Human poisoning due to the consumption of rye bread made from ergot-infected grain was common in Europe in the Middle Ages. The epidemic was known as Saint Anthony's fire, or ignis sacer.

Linnda R. Caporael posited in 1976 that the hysterical symptoms of young women that had spurred the Salem witch trials had been the result of consuming ergot-tainted rye. However, her conclusions were later disputed by Nicholas P. Spanos and Jack Gottlieb, after a review of the historical and medical evidence. Other authors have likewise cast doubt on ergotism having been the cause of the Salem witch trials.

The Great Fear in France during the Revolution has also been linked by some historians to the influence of ergot.

British author John Grigsby claims that the presence of ergot in the stomachs of some of the so called 'bog-bodies' (Iron Age human remains from peat bogs N E Europe such as Tollund Man), reveals that ergot was once a ritual drink in a prehistoric fertility cult akin to the Eleusinian Mysteries cult of ancient Greece. In his book Beowulf and Grendel he argues that the Anglo-Saxon poem Beowulf is based on a memory of the quelling of this fertility cult by followers of Odin. He states that Beowulf, which he translates as barley-wolf, suggests a connection to ergot which in German was known as the 'tooth of the wolf'.

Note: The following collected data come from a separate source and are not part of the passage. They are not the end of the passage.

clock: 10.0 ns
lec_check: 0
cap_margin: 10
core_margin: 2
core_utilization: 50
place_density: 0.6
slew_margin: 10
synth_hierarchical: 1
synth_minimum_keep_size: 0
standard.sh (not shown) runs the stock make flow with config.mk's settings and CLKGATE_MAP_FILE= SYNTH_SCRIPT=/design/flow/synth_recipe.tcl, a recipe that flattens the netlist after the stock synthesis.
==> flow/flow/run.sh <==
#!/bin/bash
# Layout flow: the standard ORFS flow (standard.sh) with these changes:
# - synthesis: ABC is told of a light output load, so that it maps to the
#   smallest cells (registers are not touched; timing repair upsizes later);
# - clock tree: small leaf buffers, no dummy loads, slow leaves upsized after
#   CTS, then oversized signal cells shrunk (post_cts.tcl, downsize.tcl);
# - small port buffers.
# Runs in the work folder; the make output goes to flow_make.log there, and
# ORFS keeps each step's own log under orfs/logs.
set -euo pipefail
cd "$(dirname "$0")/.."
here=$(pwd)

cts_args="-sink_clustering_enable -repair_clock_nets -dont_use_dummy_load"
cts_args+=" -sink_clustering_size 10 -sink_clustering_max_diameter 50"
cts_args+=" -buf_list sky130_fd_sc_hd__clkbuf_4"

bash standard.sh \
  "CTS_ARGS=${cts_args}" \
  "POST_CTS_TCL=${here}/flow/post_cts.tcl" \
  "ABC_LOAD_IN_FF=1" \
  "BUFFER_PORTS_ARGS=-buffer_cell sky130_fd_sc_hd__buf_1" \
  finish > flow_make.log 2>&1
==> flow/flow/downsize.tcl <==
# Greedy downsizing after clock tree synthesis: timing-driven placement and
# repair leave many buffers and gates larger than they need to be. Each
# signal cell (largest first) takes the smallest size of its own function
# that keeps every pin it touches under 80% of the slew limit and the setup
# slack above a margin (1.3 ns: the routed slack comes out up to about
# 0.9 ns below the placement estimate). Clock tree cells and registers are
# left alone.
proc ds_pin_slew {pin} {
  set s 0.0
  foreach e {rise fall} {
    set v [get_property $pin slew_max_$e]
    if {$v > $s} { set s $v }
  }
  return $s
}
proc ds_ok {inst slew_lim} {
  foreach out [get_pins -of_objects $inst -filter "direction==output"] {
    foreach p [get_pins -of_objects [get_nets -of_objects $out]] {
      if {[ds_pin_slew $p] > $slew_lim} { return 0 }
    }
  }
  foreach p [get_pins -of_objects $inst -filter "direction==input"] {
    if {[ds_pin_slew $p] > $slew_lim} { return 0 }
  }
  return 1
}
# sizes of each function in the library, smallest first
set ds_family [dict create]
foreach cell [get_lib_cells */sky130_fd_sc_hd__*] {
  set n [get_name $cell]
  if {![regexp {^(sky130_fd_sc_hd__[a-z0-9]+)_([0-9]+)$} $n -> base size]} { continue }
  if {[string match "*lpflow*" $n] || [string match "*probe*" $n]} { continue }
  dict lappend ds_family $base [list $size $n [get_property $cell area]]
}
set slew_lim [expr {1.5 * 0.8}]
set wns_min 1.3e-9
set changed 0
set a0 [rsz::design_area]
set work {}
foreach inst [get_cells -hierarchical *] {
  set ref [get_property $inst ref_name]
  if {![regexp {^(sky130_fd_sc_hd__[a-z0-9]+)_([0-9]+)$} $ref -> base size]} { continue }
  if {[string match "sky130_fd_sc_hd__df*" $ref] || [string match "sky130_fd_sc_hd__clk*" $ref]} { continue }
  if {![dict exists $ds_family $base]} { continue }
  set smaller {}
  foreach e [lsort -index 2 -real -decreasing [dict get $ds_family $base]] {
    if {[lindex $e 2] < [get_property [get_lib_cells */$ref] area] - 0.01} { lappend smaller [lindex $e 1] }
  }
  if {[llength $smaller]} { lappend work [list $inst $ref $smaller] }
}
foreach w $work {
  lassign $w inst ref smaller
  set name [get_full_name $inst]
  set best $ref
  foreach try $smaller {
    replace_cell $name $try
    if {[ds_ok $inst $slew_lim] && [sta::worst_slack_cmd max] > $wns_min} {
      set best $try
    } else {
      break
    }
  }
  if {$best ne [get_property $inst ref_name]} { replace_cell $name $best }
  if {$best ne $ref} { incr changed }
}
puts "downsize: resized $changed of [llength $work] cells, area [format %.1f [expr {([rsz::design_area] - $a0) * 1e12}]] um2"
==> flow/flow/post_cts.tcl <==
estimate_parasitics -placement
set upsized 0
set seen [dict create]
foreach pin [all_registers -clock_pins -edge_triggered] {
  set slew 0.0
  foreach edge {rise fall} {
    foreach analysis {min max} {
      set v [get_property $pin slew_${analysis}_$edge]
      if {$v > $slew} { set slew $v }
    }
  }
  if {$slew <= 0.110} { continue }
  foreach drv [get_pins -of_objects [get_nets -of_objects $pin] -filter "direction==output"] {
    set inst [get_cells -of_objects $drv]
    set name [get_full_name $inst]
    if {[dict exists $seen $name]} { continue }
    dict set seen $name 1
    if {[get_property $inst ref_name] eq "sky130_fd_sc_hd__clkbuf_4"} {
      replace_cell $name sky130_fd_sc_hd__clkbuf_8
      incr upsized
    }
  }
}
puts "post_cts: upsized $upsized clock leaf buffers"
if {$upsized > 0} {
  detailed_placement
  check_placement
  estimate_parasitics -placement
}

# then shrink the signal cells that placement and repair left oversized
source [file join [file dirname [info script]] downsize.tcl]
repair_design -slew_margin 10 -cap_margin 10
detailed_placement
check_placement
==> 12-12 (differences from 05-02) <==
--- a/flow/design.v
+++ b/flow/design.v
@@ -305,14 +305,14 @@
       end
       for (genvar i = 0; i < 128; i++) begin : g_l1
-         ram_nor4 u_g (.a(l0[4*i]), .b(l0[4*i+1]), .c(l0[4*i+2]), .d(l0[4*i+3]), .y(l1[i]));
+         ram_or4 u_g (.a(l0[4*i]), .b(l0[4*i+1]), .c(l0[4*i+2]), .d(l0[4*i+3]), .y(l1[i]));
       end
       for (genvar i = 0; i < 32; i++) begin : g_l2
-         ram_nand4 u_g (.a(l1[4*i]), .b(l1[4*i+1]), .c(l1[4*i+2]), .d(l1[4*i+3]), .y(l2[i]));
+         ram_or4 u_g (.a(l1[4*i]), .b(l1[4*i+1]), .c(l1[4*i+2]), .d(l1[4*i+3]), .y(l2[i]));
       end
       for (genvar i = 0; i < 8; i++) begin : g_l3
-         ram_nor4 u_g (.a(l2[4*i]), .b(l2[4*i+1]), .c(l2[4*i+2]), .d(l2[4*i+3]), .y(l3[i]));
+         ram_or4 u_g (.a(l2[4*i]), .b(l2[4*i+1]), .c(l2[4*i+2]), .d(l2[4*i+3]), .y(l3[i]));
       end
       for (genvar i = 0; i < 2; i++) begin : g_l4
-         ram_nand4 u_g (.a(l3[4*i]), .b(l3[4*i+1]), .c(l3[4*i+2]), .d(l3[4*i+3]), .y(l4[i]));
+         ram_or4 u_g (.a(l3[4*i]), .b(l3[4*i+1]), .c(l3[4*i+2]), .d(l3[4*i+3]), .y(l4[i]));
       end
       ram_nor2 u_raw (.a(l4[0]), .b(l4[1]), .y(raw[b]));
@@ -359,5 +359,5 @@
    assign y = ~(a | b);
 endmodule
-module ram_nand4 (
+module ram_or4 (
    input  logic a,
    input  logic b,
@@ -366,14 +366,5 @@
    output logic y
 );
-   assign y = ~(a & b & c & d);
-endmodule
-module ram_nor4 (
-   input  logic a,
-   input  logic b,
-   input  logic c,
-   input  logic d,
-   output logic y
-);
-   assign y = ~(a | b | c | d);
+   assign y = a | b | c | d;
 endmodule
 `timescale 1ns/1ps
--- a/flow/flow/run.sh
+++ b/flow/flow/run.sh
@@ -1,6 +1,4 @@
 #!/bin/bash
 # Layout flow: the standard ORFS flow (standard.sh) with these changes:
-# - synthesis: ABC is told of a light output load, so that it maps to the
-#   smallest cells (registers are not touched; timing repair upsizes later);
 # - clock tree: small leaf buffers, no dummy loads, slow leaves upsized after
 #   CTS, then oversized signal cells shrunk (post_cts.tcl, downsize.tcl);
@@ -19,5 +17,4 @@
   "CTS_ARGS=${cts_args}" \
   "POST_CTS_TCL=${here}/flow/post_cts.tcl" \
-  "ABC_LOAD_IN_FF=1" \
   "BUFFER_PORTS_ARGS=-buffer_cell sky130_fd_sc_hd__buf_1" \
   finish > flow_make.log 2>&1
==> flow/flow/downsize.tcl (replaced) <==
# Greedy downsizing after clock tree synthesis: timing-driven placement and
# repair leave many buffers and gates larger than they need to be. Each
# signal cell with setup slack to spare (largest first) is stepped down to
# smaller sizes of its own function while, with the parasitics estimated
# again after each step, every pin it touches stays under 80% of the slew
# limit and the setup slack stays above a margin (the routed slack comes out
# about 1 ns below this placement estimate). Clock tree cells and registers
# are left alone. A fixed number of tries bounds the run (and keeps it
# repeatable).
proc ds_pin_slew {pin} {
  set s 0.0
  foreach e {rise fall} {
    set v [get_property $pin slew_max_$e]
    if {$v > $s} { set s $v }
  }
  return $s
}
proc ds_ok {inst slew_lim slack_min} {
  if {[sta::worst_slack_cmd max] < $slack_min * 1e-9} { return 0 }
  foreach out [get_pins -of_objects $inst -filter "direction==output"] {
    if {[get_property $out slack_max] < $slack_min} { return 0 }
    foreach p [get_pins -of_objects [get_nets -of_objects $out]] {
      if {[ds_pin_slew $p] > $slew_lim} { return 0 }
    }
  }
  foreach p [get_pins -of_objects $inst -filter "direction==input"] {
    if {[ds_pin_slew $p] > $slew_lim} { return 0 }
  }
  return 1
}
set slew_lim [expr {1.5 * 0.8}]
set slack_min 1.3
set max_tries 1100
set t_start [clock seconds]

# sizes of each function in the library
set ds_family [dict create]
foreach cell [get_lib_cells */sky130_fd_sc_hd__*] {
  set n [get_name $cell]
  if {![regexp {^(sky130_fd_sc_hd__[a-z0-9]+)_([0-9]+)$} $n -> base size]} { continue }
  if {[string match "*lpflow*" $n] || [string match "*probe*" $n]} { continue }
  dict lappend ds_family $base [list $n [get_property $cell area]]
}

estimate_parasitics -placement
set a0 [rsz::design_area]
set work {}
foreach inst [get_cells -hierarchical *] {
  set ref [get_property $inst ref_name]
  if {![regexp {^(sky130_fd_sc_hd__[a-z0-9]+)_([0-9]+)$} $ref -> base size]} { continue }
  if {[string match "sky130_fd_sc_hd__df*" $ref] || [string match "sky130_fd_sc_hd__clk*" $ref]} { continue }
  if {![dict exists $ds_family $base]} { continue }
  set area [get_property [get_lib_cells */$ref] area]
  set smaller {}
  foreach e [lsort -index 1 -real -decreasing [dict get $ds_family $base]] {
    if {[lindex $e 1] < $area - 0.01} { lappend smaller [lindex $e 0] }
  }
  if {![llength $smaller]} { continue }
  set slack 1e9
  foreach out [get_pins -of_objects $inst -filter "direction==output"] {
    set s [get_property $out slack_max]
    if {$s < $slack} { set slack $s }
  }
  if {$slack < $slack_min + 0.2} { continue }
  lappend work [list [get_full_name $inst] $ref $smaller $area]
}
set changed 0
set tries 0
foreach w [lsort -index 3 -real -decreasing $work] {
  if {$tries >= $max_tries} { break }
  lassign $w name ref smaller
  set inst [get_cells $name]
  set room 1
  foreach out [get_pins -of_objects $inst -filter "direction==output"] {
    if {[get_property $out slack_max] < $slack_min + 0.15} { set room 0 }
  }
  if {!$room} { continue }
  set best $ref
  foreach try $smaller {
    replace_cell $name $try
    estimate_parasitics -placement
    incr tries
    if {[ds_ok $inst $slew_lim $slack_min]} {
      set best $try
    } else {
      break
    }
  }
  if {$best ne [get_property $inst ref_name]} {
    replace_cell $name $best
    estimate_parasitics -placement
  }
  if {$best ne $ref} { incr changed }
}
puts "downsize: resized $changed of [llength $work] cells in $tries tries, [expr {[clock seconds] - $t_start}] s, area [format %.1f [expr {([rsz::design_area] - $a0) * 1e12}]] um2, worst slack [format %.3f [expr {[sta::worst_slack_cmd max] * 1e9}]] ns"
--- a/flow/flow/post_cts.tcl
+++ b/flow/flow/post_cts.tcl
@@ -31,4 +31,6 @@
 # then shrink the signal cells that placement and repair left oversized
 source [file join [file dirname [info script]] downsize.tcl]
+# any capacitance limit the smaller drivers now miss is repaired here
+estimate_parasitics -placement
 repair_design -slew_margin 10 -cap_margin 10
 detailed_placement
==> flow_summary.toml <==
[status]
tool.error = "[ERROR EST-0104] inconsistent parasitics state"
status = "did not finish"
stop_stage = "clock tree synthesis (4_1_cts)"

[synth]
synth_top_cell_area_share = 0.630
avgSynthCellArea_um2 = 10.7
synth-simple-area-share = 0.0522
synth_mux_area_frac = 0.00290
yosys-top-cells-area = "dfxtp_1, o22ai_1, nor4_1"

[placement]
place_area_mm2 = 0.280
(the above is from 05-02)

In 1951 at Pont St. Esprit in France there was an outbreak of violent hallucinations among hundreds of residents. At the time, this was alleged by scientists working for the LSD-producing Swiss pharmaceutical company Sandoz to be mass ergot poisoning, but there is now some disputed evidence that this episode was due to LSD administered covertly to the population by the CIA.